* Input data
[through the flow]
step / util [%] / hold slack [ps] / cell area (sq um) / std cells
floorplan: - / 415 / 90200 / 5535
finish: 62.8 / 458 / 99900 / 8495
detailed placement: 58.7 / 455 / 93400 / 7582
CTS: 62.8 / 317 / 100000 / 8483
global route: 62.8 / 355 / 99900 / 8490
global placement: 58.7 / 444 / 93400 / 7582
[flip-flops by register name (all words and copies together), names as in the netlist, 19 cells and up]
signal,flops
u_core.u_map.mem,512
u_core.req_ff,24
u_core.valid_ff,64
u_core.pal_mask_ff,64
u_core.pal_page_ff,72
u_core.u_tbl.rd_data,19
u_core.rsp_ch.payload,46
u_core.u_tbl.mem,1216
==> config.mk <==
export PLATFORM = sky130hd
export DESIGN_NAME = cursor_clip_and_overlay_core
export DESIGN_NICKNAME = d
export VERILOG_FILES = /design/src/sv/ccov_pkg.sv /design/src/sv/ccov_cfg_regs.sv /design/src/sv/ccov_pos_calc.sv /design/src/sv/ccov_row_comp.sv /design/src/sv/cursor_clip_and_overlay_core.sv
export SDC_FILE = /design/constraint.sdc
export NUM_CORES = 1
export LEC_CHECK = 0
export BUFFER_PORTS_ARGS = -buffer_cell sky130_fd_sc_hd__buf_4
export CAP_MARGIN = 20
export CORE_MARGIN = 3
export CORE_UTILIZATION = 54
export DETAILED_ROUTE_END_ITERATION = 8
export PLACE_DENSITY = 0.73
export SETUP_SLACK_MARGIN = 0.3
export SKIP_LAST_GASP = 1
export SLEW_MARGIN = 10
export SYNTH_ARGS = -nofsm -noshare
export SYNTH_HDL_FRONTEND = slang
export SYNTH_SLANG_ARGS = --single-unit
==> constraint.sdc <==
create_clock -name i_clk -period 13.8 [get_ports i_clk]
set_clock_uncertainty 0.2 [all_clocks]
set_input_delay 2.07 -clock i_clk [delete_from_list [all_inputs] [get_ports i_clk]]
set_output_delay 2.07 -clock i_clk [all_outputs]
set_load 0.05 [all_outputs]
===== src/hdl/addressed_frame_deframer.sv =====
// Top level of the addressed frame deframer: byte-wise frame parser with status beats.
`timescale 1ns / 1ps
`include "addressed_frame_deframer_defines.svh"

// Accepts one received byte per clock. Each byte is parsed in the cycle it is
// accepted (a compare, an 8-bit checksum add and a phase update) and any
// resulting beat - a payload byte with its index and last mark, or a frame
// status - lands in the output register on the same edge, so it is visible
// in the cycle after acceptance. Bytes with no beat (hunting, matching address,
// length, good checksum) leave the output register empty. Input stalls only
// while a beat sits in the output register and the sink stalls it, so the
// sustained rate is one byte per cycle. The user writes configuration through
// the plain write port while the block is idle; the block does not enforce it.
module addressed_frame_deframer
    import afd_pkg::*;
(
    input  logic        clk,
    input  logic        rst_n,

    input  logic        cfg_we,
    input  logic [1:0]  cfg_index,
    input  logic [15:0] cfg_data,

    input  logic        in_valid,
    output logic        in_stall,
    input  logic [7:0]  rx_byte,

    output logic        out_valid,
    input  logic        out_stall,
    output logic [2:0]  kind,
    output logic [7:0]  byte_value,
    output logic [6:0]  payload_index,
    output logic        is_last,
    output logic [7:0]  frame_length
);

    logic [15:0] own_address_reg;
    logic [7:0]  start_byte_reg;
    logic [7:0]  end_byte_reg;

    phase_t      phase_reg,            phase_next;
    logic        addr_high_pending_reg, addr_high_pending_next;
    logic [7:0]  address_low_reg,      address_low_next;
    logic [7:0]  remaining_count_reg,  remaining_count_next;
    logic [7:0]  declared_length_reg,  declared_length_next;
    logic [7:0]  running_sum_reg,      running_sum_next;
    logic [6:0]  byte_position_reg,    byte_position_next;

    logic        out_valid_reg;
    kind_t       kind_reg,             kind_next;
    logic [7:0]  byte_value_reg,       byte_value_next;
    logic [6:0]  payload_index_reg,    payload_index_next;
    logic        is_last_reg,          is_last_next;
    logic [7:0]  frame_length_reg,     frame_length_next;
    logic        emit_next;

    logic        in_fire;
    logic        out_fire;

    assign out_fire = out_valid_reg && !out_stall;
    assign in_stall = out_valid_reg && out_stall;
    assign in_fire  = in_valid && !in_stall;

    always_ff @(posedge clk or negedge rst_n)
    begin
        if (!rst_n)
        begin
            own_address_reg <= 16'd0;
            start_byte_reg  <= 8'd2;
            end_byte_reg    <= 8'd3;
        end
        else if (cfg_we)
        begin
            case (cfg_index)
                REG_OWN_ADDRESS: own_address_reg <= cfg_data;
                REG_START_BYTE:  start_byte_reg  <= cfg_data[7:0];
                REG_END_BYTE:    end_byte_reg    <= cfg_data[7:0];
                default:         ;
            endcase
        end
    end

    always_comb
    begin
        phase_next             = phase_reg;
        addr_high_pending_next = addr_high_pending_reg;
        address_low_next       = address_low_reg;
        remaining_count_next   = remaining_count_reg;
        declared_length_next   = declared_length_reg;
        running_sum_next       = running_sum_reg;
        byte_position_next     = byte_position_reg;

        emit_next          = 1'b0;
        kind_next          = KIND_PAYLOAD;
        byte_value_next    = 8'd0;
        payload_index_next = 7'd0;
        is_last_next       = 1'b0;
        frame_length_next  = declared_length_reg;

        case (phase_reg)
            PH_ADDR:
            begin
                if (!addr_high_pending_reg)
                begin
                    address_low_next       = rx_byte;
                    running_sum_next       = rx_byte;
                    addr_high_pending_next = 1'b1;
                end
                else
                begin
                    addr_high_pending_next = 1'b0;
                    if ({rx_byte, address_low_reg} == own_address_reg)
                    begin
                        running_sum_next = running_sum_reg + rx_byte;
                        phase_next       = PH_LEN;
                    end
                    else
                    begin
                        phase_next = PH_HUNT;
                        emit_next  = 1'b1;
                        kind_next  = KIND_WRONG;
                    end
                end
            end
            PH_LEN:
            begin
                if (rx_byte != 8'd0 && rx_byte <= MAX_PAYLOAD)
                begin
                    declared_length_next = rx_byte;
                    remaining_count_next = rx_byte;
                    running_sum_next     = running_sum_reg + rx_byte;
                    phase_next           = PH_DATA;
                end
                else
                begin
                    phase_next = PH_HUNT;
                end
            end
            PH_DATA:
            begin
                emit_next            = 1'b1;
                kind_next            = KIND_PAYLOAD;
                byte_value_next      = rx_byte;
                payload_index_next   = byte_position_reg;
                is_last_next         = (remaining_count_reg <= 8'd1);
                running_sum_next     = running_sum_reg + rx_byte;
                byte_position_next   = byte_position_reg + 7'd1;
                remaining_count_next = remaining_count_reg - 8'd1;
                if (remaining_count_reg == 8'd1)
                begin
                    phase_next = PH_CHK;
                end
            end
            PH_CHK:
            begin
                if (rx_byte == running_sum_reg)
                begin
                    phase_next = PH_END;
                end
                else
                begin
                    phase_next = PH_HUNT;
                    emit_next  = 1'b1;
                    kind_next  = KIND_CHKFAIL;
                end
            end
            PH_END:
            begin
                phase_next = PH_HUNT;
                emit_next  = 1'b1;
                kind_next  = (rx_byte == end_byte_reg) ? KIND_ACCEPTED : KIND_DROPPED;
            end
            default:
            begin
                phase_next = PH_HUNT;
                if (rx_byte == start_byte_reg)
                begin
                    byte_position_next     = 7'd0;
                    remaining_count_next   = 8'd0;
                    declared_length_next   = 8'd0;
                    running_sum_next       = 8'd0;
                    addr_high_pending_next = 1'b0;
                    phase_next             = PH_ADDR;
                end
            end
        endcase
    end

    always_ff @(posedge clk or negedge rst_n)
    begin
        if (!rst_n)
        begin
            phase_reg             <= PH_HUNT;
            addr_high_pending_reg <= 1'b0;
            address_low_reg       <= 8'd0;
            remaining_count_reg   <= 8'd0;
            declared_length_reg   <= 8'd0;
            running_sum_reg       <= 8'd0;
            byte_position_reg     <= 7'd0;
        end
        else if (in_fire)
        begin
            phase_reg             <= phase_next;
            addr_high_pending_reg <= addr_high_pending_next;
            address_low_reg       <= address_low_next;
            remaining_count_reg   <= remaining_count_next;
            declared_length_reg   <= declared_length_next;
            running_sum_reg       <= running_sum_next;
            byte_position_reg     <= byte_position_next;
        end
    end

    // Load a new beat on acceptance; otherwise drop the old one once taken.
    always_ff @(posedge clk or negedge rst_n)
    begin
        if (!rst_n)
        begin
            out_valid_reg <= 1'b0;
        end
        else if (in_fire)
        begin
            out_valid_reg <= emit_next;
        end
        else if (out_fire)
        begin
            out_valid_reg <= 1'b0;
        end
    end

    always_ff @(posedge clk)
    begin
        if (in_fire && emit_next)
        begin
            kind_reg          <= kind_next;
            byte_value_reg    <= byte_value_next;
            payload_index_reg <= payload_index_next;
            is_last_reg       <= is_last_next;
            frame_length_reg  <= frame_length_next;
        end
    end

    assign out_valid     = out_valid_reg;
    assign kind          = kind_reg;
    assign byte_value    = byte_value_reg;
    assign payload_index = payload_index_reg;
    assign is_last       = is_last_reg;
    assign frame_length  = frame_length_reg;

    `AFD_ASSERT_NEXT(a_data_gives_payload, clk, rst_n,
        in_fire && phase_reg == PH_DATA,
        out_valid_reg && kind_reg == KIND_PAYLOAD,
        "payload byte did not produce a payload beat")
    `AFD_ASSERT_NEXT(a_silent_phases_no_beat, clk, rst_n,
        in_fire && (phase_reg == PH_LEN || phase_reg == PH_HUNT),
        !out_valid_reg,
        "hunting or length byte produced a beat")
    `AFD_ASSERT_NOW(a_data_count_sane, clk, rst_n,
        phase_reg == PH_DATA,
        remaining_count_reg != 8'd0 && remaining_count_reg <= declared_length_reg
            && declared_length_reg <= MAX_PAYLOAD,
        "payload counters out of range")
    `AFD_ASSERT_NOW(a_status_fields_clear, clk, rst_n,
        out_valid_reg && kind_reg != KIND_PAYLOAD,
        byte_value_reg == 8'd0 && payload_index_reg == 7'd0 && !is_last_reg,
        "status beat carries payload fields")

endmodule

* Problem
All lines in the listing above with the string "hunting" should be returned.

* Result of this task
// in the cycle after acceptance. Bytes with no beat (hunting, matching address,
        "hunting or length byte produced a beat")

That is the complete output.